(Exercise description): Please find the lines in the following records that hold "counted", and copy them.

[Record extracts — start]

## config.mk

```make
export PLATFORM = sky130hd
export DESIGN_NAME = aha_axi_lite_to_apb
export DESIGN_NICKNAME = d
export VERILOG_FILES = /design/src/rtl/aha_apb_pkg.sv /design/src/rtl/aha_apb_timeout_ctr.sv /design/src/rtl/aha_axi_lite_to_apb.sv
export SDC_FILE = /design/constraint.sdc
export NUM_CORES = 1
export LEC_CHECK = 0
export CAP_MARGIN = 15
export CORE_ASPECT_RATIO = 1.25
export CORE_MARGIN = 3
export CORE_UTILIZATION = 36
export CTS_BUF_LIST = sky130_fd_sc_hd__clkbuf_8
export DETAILED_ROUTE_END_ITERATION = 8
export HOLD_SLACK_MARGIN = 0.03
export PLACE_DENSITY = 0.9
export SLEW_MARGIN = 20
export SYNTH_ARGS = -nofsm -noshare
export SYNTH_HDL_FRONTEND = slang
export SYNTH_SLANG_ARGS = --single-unit
export TNS_END_PERCENT = 1
```

## constraint.sdc

```tcl
create_clock -name ACLK -period 1.7 [get_ports ACLK]
set_clock_uncertainty 0.15 [all_clocks]
set_input_delay 0.17 -clock ACLK [delete_from_list [all_inputs] [get_ports ACLK]]
set_output_delay 0.17 -clock ACLK [all_outputs]
set_load 0.005 [all_outputs]
```

## src/rtl/aha_apb_pkg.sv

```systemverilog
// Shared types and constants for the AXI-Lite to APB bridge.
// Used by aha_axi_lite_to_apb and the optional AHA_APB_TIMEOUT_EN counter.
package aha_apb_pkg;

    typedef enum logic [2:0] {
        StIdle,
        StSetup,
        StAccess,
        StWresp,
        StRresp
    } apb_state_e;

    localparam logic [1:0] RESP_OKAY   = 2'b00;
    localparam logic [1:0] RESP_SLVERR = 2'b10;

endpackage

```

## src/rtl/aha_apb_timeout_ctr.sv

```systemverilog
// ACCESS-phase watchdog for aha_axi_lite_to_apb, built only with AHA_APB_TIMEOUT_EN.
// o_expired fires in the ACCESS cycle that would be the LIMIT-th one without PREADY.
module aha_apb_timeout_ctr #(
    parameter int unsigned LIMIT = 255
) (
    input  logic i_clk,
    input  logic i_rst_n,
    input  logic i_clear,
    input  logic i_count,
    output logic o_expired
);

    localparam logic [15:0] LastCount = 16'(LIMIT - 1);

    logic [15:0] r_cnt;

    always_ff @(posedge i_clk or negedge i_rst_n) begin
        if (!i_rst_n) begin
            r_cnt <= '0;
        end else if (i_clear) begin
            r_cnt <= '0;
        end else if (i_count && (r_cnt != 16'hFFFF)) begin
            r_cnt <= r_cnt + 16'd1;
        end
    end

    assign o_expired = i_count && (r_cnt == LastCount);

endmodule

```

## src/rtl/aha_axi_lite_to_apb.sv

```systemverilog
// AXI-Lite slave to APB4 master bridge; one transfer in flight, fair write/read alternation.
// Define AHA_APB_TIMEOUT_EN to bound ACCESS at TIMEOUT_CYCLES and end stuck transfers with SLVERR.
module aha_axi_lite_to_apb
    import aha_apb_pkg::*;
#(
    parameter int unsigned ADDR_WIDTH     = 32,
    parameter int unsigned TIMEOUT_CYCLES = 255
) (
    input  logic                  ACLK,
    input  logic                  ARESETn,
    input  logic [ADDR_WIDTH-1:0] LITE_AWADDR,
    input  logic                  LITE_AWVALID,
    output logic                  LITE_AWREADY,
    input  logic [31:0]           LITE_WDATA,
    input  logic [3:0]            LITE_WSTRB,
    input  logic                  LITE_WVALID,
    output logic                  LITE_WREADY,
    output logic [1:0]            LITE_BRESP,
    output logic                  LITE_BVALID,
    input  logic                  LITE_BREADY,
    input  logic [ADDR_WIDTH-1:0] LITE_ARADDR,
    input  logic                  LITE_ARVALID,
    output logic                  LITE_ARREADY,
    output logic [31:0]           LITE_RDATA,
    output logic [1:0]            LITE_RRESP,
    output logic                  LITE_RVALID,
    input  logic                  LITE_RREADY,
    output logic [ADDR_WIDTH-1:0] PADDR,
    output logic                  PSEL,
    output logic                  PENABLE,
    output logic                  PWRITE,
    output logic [31:0]           PWDATA,
    output logic [3:0]            PSTRB,
    input  logic                  PREADY,
    input  logic [31:0]           PRDATA,
    input  logic                  PSLVERR
);

    if (TIMEOUT_CYCLES < 1 || TIMEOUT_CYCLES > 65535) begin : g_bad_timeout
        $error("TIMEOUT_CYCLES must lie in 1..65535");
    end

    apb_state_e            r_state;
    logic                  r_last_wr;
    logic [ADDR_WIDTH-1:0] r_paddr;
    logic                  r_pwrite;
    logic [31:0]           r_pwdata;
    logic [3:0]            r_pstrb;
    logic                  r_psel;
    logic                  r_penable;
    logic                  r_bvalid;
    logic [1:0]            r_bresp;
    logic                  r_rvalid;
    logic [1:0]            r_rresp;
    logic [31:0]           r_rdata;

    logic       w_idle;
    logic       w_wr_cand;
    logic       w_rd_cand;
    logic       w_grant_wr;
    logic       w_grant_rd;
    logic       w_done;
    logic       w_timeout;
    logic       w_finish;
    logic [1:0] w_resp;

    assign w_idle    = (r_state == StIdle);
    assign w_wr_cand = LITE_AWVALID & LITE_WVALID;
    assign w_rd_cand = LITE_ARVALID;

    // On a tie the channel not granted last time wins.
    assign w_grant_wr = w_idle & w_wr_cand & (~w_rd_cand | ~r_last_wr);
    assign w_grant_rd = w_idle & w_rd_cand & (~w_wr_cand | r_last_wr);

    assign w_done   = (r_state == StAccess) & PREADY;
    assign w_finish = w_done | w_timeout;
    assign w_resp   = (w_done && !PSLVERR) ? RESP_OKAY : RESP_SLVERR;

`ifdef AHA_APB_TIMEOUT_EN
    aha_apb_timeout_ctr #(
        .LIMIT (TIMEOUT_CYCLES)
    ) u_timeout_ctr (
        .i_clk     (ACLK),
        .i_rst_n   (ARESETn),
        .i_clear   (r_state == StSetup),
        .i_count   ((r_state == StAccess) && !PREADY),
        .o_expired (w_timeout)
    );
`else
    assign w_timeout = 1'b0;
`endif

    always_ff @(posedge ACLK or negedge ARESETn) begin
        if (!ARESETn) begin
            r_state   <= StIdle;
            r_last_wr <= 1'b0;
            r_paddr   <= '0;
            r_pwrite  <= 1'b0;
            r_pwdata  <= '0;
            r_pstrb   <= '0;
            r_psel    <= 1'b0;
            r_penable <= 1'b0;
            r_bvalid  <= 1'b0;
            r_bresp   <= RESP_OKAY;
            r_rvalid  <= 1'b0;
            r_rresp   <= RESP_OKAY;
            r_rdata   <= '0;
        end else begin
            unique case (r_state)
                StIdle: begin
                    if (w_grant_wr || w_grant_rd) begin
                        r_state   <= StSetup;
                        r_last_wr <= w_grant_wr;
                        r_paddr   <= w_grant_wr ? LITE_AWADDR : LITE_ARADDR;
                        r_pwrite  <= w_grant_wr;
                        r_pstrb   <= w_grant_wr ? LITE_WSTRB : 4'h0;
                        r_psel    <= 1'b1;
                        if (w_grant_wr) begin
                            r_pwdata <= LITE_WDATA;
                        end
                    end
                end
                StSetup: begin
                    r_penable <= 1'b1;
                    r_state   <= StAccess;
                end
                StAccess: begin
                    if (w_finish) begin
                        r_psel    <= 1'b0;
                        r_penable <= 1'b0;
                        if (r_pwrite) begin
                            r_bvalid <= 1'b1;
                            r_bresp  <= w_resp;
                            r_state  <= StWresp;
                        end else begin
                            r_rvalid <= 1'b1;
                            r_rresp  <= w_resp;
                            r_rdata  <= w_done ? PRDATA : 32'h0;
                            r_state  <= StRresp;
                        end
                    end
                end
                StWresp: begin
                    if (LITE_BREADY) begin
                        r_bvalid <= 1'b0;
                        r_bresp  <= RESP_OKAY;
                        r_state  <= StIdle;
                    end
                end
                StRresp: begin
                    if (LITE_RREADY) begin
                        r_rvalid <= 1'b0;
                        r_rresp  <= RESP_OKAY;
                        r_rdata  <= '0;
                        r_state  <= StIdle;
                    end
                end
                default: r_state <= StIdle;
            endcase
        end
    end

    assign LITE_AWREADY = w_grant_wr;
    assign LITE_WREADY  = w_grant_wr;
    assign LITE_ARREADY = w_grant_rd;
    assign LITE_BVALID  = r_bvalid;
    assign LITE_BRESP   = r_bresp;
    assign LITE_RVALID  = r_rvalid;
    assign LITE_RRESP   = r_rresp;
    assign LITE_RDATA   = r_rdata;
    assign PADDR        = r_paddr;
    assign PSEL         = r_psel;
    assign PENABLE      = r_penable;
    assign PWRITE       = r_pwrite;
    assign PWDATA       = r_pwdata;
    assign PSTRB        = r_pstrb;

endmodule

```

Word-level counts from Yosys, hierarchy flattened
Index checks and enable logic that the tools add are counted.
{ "totals": {"ff_bits": 112, "inputBits": 141, "out_inout_bits": 112, "elab_cells": 81} }
{ "op_classes": {"n_eq_ne": 10, "mux": 33, "bitwise_logic": 11, "reduce_logical": 15} }
{ "ops": {"columns": ["op", "count"], "rows": [
  ["$mux 32", 4],
  ["$pmux 32 s2", 1],
  ["$mux 3", 5],
  ["$pmux 3 s5", 1],
  ["$mux 2", 7],
  ["$reduce_and 4->1", 3],
  ["$ne 2x2->1 const B", 5],
  ["$mux 1", 8],
  ["$pmux 1 s2", 4],
  ["$pmux 2 s2", 2],
  ["$reduce_bool 2->1", 4],
  ["$and 1x1->1", 6],
  ["$eq 3x2->1 const B", 2],
  ["$reduce_and 3->1", 2],
  ["$mux 4", 1],
  ["$reduce_and 2->1", 2],
  ["$eq 3x1->1 const B", 1],
  ["$eq 3x3->1 const B", 1],
  ["$logic_not 3->1", 1],
  ["$not 1->1", 3],
  ["$ne 2x1->1 const B", 1],
  ["$or 1x1->1", 2],
  ["$logic_and 1x1->1", 1],
  ["$logic_not 1->1", 1],
  ["$logic_or 1x1->1", 1]
]} }

Depth between registers and ports, before layout
Gate-level depths: netlist of run 1.
{ "logic_depth": {"ltp_word": 7, "mapped_depth": 6, "depth_no_buf": 3} }

Worst setup path after synthesis of run 1
Ideal clock, no wire load.
{ "synth_path": {"path_type": "register to register", "from": "reg r_state[2]", "to": "reg r_pwdata[17] (netlist: PWDATA[17])", "setup_ns": 0.127, "arrival_time_ns": 1.569, "required_time_ns": 1.423, "slack_ns": -0.146, "stages_incl_launch_ff": 7, "path_buffers": 3, "synth_period_minus_slack_ns": 1.846, "cell_sequence": "dfrtp_1 -> buf_2 -> nor3_4 -> nor3b_2 -> buf_4 -> buf_6 -> mux2_1"} }
{ "synth_between": {"elab_chain_cells": 5, "elab_cells_between_ends": 7, "classes_between": "4 x bitwise; 3 x reduce/logical"} }
{ "synth_rtl": {"columns": ["element", "line_no", "text"], "rows": [
  ["start: declaration", "aha_axi_lite_to_apb.sv:43", "apb_state_e r_state;"],
  ["start signal: assignment", "aha_axi_lite_to_apb.sv:95", "r_state <= StIdle;"],
  ["start signal: assignment", "aha_axi_lite_to_apb.sv:112", "r_state <= StSetup;"],
  ["start signal: assignment", "aha_axi_lite_to_apb.sv:125", "r_state <= StAccess;"],
  ["$logic_not 3->1 *", "aha_axi_lite_to_apb.sv:67, aha_axi_lite_to_apb.sv:109", null],
  ["$and 1x1->1 (on tied branches) (2 in a row)", "aha_axi_lite_to_apb.sv:72, aha_axi_lite_to_apb.sv:73", null],
  ["$logic_or 1x1->1", "aha_axi_lite_to_apb.sv:111", "if (w_grant_wr || w_grant_rd) begin"],
  ["$reduce_and 3->1 (no line) *", null, null],
  ["end signal: assignment", "aha_axi_lite_to_apb.sv:99", "r_pwdata <= '0;"],
  ["end signal: assignment", "aha_axi_lite_to_apb.sv:119", "r_pwdata <= LITE_WDATA;"],
  ["end: declaration", "aha_axi_lite_to_apb.sv:47", "logic [31:0] r_pwdata;"]
]} }
Every way passes the cells marked *; elsewhere a longest branch is shown, timed or not.
A chain may end at the register's enable or synchronous reset.

Final worst setup path of run 1
{ "layout_path": {"from": "reg r_state[1]", "to": "out LITE_AWREADY"} }
{ "layout_between": {"elab_chain_cells": 3} }
{ "layout_rtl": {"columns": ["element", "line_no", "text"], "rows": [
  ["$logic_not 3->1", "aha_axi_lite_to_apb.sv:67", "assign w_idle = (r_state == StIdle);"],
  ["$and 1x1->1 (2 in a row)", "aha_axi_lite_to_apb.sv:72", "assign w_grant_wr = w_idle & w_wr_cand & (~w_rd_cand | ~r_last_wr);"],
  ["end: declaration", "aha_axi_lite_to_apb.sv:13", "output logic LITE_AWREADY,"]
]} }
Every way passes these cells.

==> results by stage, run 1 <==
Status:
- The flow ran to the end, but the final reports show violations.
- The final reports fail on negative setup slack.

Placed design:
- The HPWL after detailed placement is 10.6 mm.
- The number of placed instances, taps included is 767.
- The placer's final routability congestion estimate is 0.875.
- Input and output buffers added on the ports amount to 250.

Finish:
- The final cell count without fillers is 789.
- The area added between synthesis and finish is 66.3%.
- The flip-flop and latch area is 0.00275 mm2.
- The final standard cell utilization of the core is 0.614.
- The fill cell instance count of the final layout is 979.
- In the final design database the tool counted 757 nets.
- The area occupied by multi-input gates is 0.00176 mm2.
- The antenna cell count is 0.
- The ratio of cells with drive above 1 in the final layout is 0.119.

STA:
- The worst path in the final design needs a cycle of 1940 ps, including I/O delays and setup.
- The final hold slack is 243 ps.
- The number of max-slew violations in the final report came to 0.
- Across all setup checks in the final design, the least slack found is -243 ps.
- The final hold violation count is 0.
- The maximum achievable frequency is 515 MHz.
- The slew at the pin closest to its max-slew limit is 587 ps.
- In the finished design, the share of the clock period the worst path needs comes to 1.14.
- Setup violations remaining at the end of the flow were counted as 39.
- The setup total negative slack is -8130 ps.
- Setup repair after global routing could not meet its margin everywhere.
- In this run the tightest slew margin relative to its limit is 0.609.

Clock tree:
- The clock net in this run drives a total of 110 sinks.
- The number of H-tree levels is 3.
- The number of buffers added by the clock tree synthesis step is 9.
- The tree is rooted in a clkbuf_8.
- TritonCTS built the clock tree.
- The clock-pin slew on the worst setup and hold paths is 110 ps.
- At the later pin of the worst-skew pair, clock insertion delay measures 360 ps.
- The number of buffers on the longest clock path is 2.

Power and ir drop:
- The worst IR drop on VDD is 824 uV.
- The total leakage power is 3.21 nW.
- The power per cell area is 1540 mW/mm2.

Drt:
- The detailed-route wire length per cell is 18.5 um.
- The initial detailed-routing violation count is 200.
- The count of nets left with antenna violations once routing finished came out at 0.
- The number of detailed-route iterations in the first pass is 4.
- The via count of the routed design is 4,052.
- The number of design rule violations left after detail routing is 0.
- The mean number of vias per cell is 5.14.
- Summed over all layers, the routed wires come to 14.6 mm.

GRT:
- The overflow left after global routing is 0.
- The via count of the first global-routing pass is 4,421.
- The overall routing resource usage is 0.195.
- The first global-routing pass estimated 22.5 mm of wire.
- The number of antenna violations at the first check in global routing came to 0.
- The maximum number of pins on one net before global-route repair is 111.

Setup path:
- The worst register-to-register path ends at PWDATA[8].
- The critical register-to-register path startpoint is r_state[1].
- The worst setup path is launched from a flip-flop.
- The worst setup path is captured at a primary output.
- Along the worst path, the maximum fanout reaches 2.
- The worst setup slack for register-to-register paths is -240 ps.
- The required time of the worst setup path is 1380 ps.
- The setup path with the least slack is of type reg2out.
- The worst register-to-register path has a depth of 6.
- STA puts the critical path data arrival time at 1620 ps.

Synth:
- The synthesized netlist occupies a cell area of 0.00470 mm2.
- The part of the Yosys area used for sequential elements is 0.586.
- The number of library cell types mapped by synthesis is 32.
- Averaged over all synthesized cells, the footprint is 13.0 um2.
- Synthesis handed over a netlist of 362 instances.
- The count of state elements after synthesis is 110.
- The count of synthesis-stage warnings from yosys is 0.

Flow run:
- The count of maximum capacitance violations is 0.

Floorplan:
- For this configuration, the core starts out at a cell density of 0.369.
- The floorplan step set the die width to 108 um.
- The area of the die is 0.0145 mm2.
- The I/O pin count is 253.
- The area of the core region is 0.0127 mm2.
- The floorplan has 46 rows.
- The die is 134 um tall.

Min path:
- The worst hold path terminates at PWDATA[22].
- The min-delay analysis places its worst path in the category in2reg.
- The launch point of the worst hold path is LITE_WDATA[22].
- Counting instances, the worst hold path has a depth of 2.
-- routing by layer --
metal  global-route usage  wire length, um
met5                    0                0
met3               0.0582             1270
met1                0.223             5510
met4               0.0646              295
met2                0.345             7510
-- stage by stage --
step | instance area [um2] | setup slack [ps] | total power [W]
after floorplan | 4700 | -146 | 0.00685
after global placement | 7520 | -412 | 0.0102
after detailed placement | 7520 | -425 | 0.0105
after CTS | 7760 | -263 | 0.0121
after global routing | 7810 | -337 | 0.0127
final | 7810 | -243 | 0.0120
-- cells in the mapped netlist, drive strengths merged --
| cell type | instances | area [um2] |
|---|---|---|
| mux2i | 2 | 20.0 |
| o32ai | 32 | 280 |
| a21o | 4 | 30.0 |
| buf | 16 | 103 |
| nor4b | 1 | 8.76 |
| a21oi | 6 | 30.0 |
| mux2 | 33 | 372 |
| nand2 | 7 | 26.3 |
| and2 | 2 | 12.5 |
| clkbuf | 23 | 86.3 |
| or2 | 1 | 6.26 |
| dfrtp | 110 | 2750 |
| conb | 1 | 3.75 |
| nor2 | 3 | 11.3 |
| and3 | 1 | 6.26 |
| nor2b | 1 | 6.26 |
| nand4bb | 1 | 11.3 |
| nor3 | 1 | 16.3 |
| and3b | 1 | 8.76 |
| a2bb2oi | 33 | 289 |
| o211ai | 1 | 7.51 |
| nand3b | 2 | 15.0 |
| nand2b | 36 | 225 |
| a22o | 37 | 324 |
| or3b | 1 | 8.76 |
| inv | 4 | 15.0 |
| nor3b | 1 | 12.5 |
| a41oi | 1 | 8.76 |
-- worst max-delay path, stage by stage (launching register included) --
cell and delay (ps):
dfrtp_1 420, nor3_4 250, nor3b_4 270, buf_12 140, buf_6 100, buf_6 90
-- state kept, by name, summed over array words and instances (netlist names) --
register / count
LITE_RDATA: 32
PADDR: 32
PWDATA: 32
PSTRB: 4
r_state: 3
LITE_BRESP: 1
LITE_BVALID: 1
LITE_RRESP: 1
LITE_RVALID: 1
PENABLE: 1
PSEL: 1
PWRITE: 1
-- cell usage in the layout, fill, tap and decap left out, types with 2 or more instances in the layout --
master and n:
clkdlybuf4s50_1 245, dfrtp_1 110, a22o_1 37, nand2b_1 36, a2bb2oi_1 33, o32ai_1 32, mux2_2 19, buf_4 16
mux2_1 13, clkbuf_8 9, buf_12 8, nand2_1 7, inv_1 6, a21oi_1 6, buf_6 6, a21o_1 4
and2_1 2, nor2_1 2, mux2i_1 2, nand3b_1 2, conb_1 2, clkinv_4 2, clkinvlp_4 2, dlygate4sd2_1 2
-- what timing repair did --
action | in CTS | in global routing
pin swaps | 1 | 9
hold buffers | 1 | 0
gates resized for setup | 16 | 8
buffers inserted | 3 | 0
setup endpoints to repair | 40 | 99
hold endpoints to repair | 110 | 0
cloned | 1 | 1
-- layout make-up --
| type | count | share of cell area |
|---|---|---|
| Clock buffer | 9 | 0.0159 |
| Clock inverter | 7 | 0.00657 |
| Inverter | 4 | 0.00192 |
| Multi-Input combinational cell | 210 | 0.226 |
| Sequential cell | 110 | 0.352 |
| Tap cell | 168 | 0.0269 |
| Timing Repair Buffer | 281 | 0.371 |
-- power by group --
group / total (W) / internal, W / switching, W
clock network: 0.00144 / 0.000539 / 0.000899
registers: 0.00454 / 0.00383 / 0.000712
logic: 0.00604 / 0.00390 / 0.00213
total: 0.0120 / 0.00827 / 0.00375
-- worst max-delay path by stage --
stage / from / to / slack (ps) / cells after the start
floorplan: r_state[2] / PWDATA[17] / -150 / 6
global placement: LITE_ARVALID / LITE_WREADY / -410 / 5
detailed placement: LITE_ARVALID / LITE_WREADY / -430 / 5
CTS: r_state[2] / PWDATA[4] / -260 / 6
global route: r_state[1] / LITE_AWREADY / -340 / 5
finish: r_state[1] / LITE_AWREADY / -240 / 5
-- cell families (layout without fill, tap and decap cells) --
kind of cell,Yosys count,in the layout,share of synthesized area
other cells,1,2,0.000798
simple gates,59,59,0.0799
buf+inv,43,301,0.0434
mux,35,35,0.0834
flops,110,110,0.586
compound gates,114,114,0.206
Power figures use the tool's default switching activity.
==> inputs of run 2 (changes only) <==
Settings changed: CTS_BUF_LIST sky130_fd_sc_hd__clkbuf_8 to sky130_fd_sc_hd__clkbuf_2 sky130_fd_sc_hd__clkbuf_4 sky130_fd_sc_hd__clkbuf_8.
==> run 2 against run 1 <==
The flow still finishes with violations (negative setup slack). Sequential power is essentially flat. Clock-buffer cell count grew 2. Core utilization increased by 0.059 points. Final area about the same. Worst hold slack about the same. Die area unchanged. Critical path depth grew 1. Critical endpoint is now PWDATA[13].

[Record extracts — finish]

(Reply):
Index checks and enable logic that the tools add are counted.
- In the final design database the tool counted 757 nets.
- Setup violations remaining at the end of the flow were counted as 39.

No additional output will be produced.